# Means test.



## Rude Boy (28 Feb 2010)

Does anyone have experience of the means test for jobseekers allowance?
How can they check how much savings you have? or is it just your word?


----------



## Graham_07 (1 Mar 2010)

You are allowed €20,000 in savings I believe ( check out the citizens information website there is a lot on the means test there ). You have to sign the form which states that you are giving a full and true account. Giving incorrect information on the form and receiving allowance to which you may not be fully entitled is welfare fraud. At the interview with the SW officer you will be asked to produce up to date statements / pass books on all accounts.


----------



## Black Sheep (2 Mar 2010)

The first 20,000 of your savings is disregarded in the means test. Anything above that reduces your Allowance.
As already stated you are requested to provide evidence of same ie. bank statements.
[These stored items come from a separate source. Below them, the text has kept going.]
<file path="src/rtl/overflow_range_store.sv">
// rtl/overflow_range_store.sv - circular store of inclusive overflow ranges with a same-cycle hit query
// Defining OM_MERGE_EN widens an overlapping/adjacent entry instead of allocating a new one.
module overflow_range_store #(
   parameter int DEPTH  = 8,
   parameter int ADDR_W = 32
) (
   input  logic                     clk_i,
   input  logic                     rst_i,
   input  logic                     clr_i,
   input  logic                     wr_en_i,
   input  logic [ADDR_W-1:0]        wr_first_i,
   input  logic [ADDR_W-1:0]        wr_last_i,
   input  logic [ADDR_W-1:0]        find_addr_i,
   output logic                     hit_o,
   output logic [$clog2(DEPTH)-1:0] hit_idx_o,
   input  logic [$clog2(DEPTH)-1:0] rd_idx_i,
   output logic [ADDR_W-1:0]        rd_first_o,
   output logic [ADDR_W-1:0]        rd_last_o,
   output logic                     rd_valid_o,
   output logic [$clog2(DEPTH):0]   count_o,
   output logic                     full_o,
   output logic                     overwrite_o,
   output logic                     bad_wr_o
);

   localparam int IW  = $clog2(DEPTH);
   localparam int CW  = IW + 1;
   localparam int AXW = ADDR_W + 1;

   logic [ADDR_W-1:0] first_q [DEPTH];
   logic [ADDR_W-1:0] last_q  [DEPTH];
   logic [DEPTH-1:0]  valid_q;
   logic [IW-1:0]     wptr_q;
   logic [CW-1:0]     count_q;

   logic [DEPTH-1:0]  hit_vec;
   logic              bad_wr;
   logic              wr_ok;

   logic              merge_hit;
   logic [IW-1:0]     merge_idx;
   logic [ADDR_W-1:0] merge_first;
   logic [ADDR_W-1:0] merge_last;

   // Query sees pre-write contents; new ranges appear the cycle after the strobe.
   always_comb begin
      hit_vec = '0;
      for (int i = 0; i < DEPTH; i++) begin
         hit_vec[i] = valid_q[i] && (find_addr_i >= first_q[i]) && (find_addr_i <= last_q[i]);
      end
   end

   always_comb begin
      hit_idx_o = '0;
      for (int i = DEPTH - 1; i >= 0; i--) begin
         if (hit_vec[i]) hit_idx_o = IW'(i);
      end
   end

   assign hit_o = |hit_vec;

   assign bad_wr = wr_en_i && (wr_first_i > wr_last_i);
   assign wr_ok  = wr_en_i && !bad_wr;

`ifdef OM_MERGE_EN
   logic [DEPTH-1:0] cand_vec;
   logic [AXW-1:0]   new_first_x;
   logic [AXW-1:0]   new_last_p1;

   // Extra top bit keeps last+1 of an all-ones range from wrapping to zero.
   assign new_first_x = {1'b0, wr_first_i};
   assign new_last_p1 = {1'b0, wr_last_i} + AXW'(1);

   always_comb begin
      cand_vec = '0;
      for (int i = 0; i < DEPTH; i++) begin
         cand_vec[i] = valid_q[i]
                    && (new_first_x <= ({1'b0, last_q[i]} + AXW'(1)))
                    && ({1'b0, first_q[i]} <= new_last_p1);
      end
   end

   always_comb begin
      merge_idx = '0;
      for (int i = DEPTH - 1; i >= 0; i--) begin
         if (cand_vec[i]) merge_idx = IW'(i);
      end
   end

   assign merge_hit   = |cand_vec;
   assign merge_first = (first_q[merge_idx] < wr_first_i) ? first_q[merge_idx] : wr_first_i;
   assign merge_last  = (last_q[merge_idx] > wr_last_i) ? last_q[merge_idx] : wr_last_i;
`else
   assign merge_hit   = 1'b0;
   assign merge_idx   = '0;
   assign merge_first = wr_first_i;
   assign merge_last  = wr_last_i;
`endif

   always_ff @(posedge clk_i) begin
      if (rst_i) begin
         valid_q     <= '0;
         wptr_q      <= '0;
         count_q     <= '0;
         rd_first_o  <= '0;
         rd_last_o   <= '0;
         rd_valid_o  <= 1'b0;
         overwrite_o <= 1'b0;
         bad_wr_o    <= 1'b0;
      end else begin
         rd_first_o  <= first_q[rd_idx_i];
         rd_last_o   <= last_q[rd_idx_i];
         rd_valid_o  <= valid_q[rd_idx_i];
         overwrite_o <= 1'b0;
         bad_wr_o    <= 1'b0;
         if (clr_i) begin
            valid_q <= '0;
            wptr_q  <= '0;
            count_q <= '0;
         end else if (bad_wr) begin
            bad_wr_o <= 1'b1;
         end else if (wr_ok) begin
            if (merge_hit) begin
               first_q[merge_idx] <= merge_first;
               last_q[merge_idx]  <= merge_last;
            end else begin
               // Circular pointer: a valid slot here is always the oldest range.
               first_q[wptr_q] <= wr_first_i;
               last_q[wptr_q]  <= wr_last_i;
               valid_q[wptr_q] <= 1'b1;
               wptr_q          <= wptr_q + IW'(1);
               if (valid_q[wptr_q]) overwrite_o <= 1'b1;
               else                 count_q     <= count_q + CW'(1);
            end
         end
      end
   end

   assign count_o = count_q;
   assign full_o  = (count_q == CW'(DEPTH));

endmodule

</file>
If they have reason to believe that you are not giving correct information they have the power to access your accounts.


----------



## Pope John 11 (15 Jun 2010)

Is it correct to say that the means test takes account all your savings, shares etc in your accounts, but does not take account your monthly out going mortgage which is depleting your savings from your account.

If not, then why not?


----------



## Pope John 11 (27 Aug 2010)

Pope John 11 said:


> Is it correct to say that the means test takes account all your savings, shares etc in your accounts, but does not take account your monthly out going mortgage which is depleting your savings from your account.
> 
> If not, then why not?


 
As per the previous quote, any answers?


----------



## haggis (27 Aug 2010)

Pope John 11 said:


> As per the previous quote, any answers?



That is correct, crazy but correct.


----------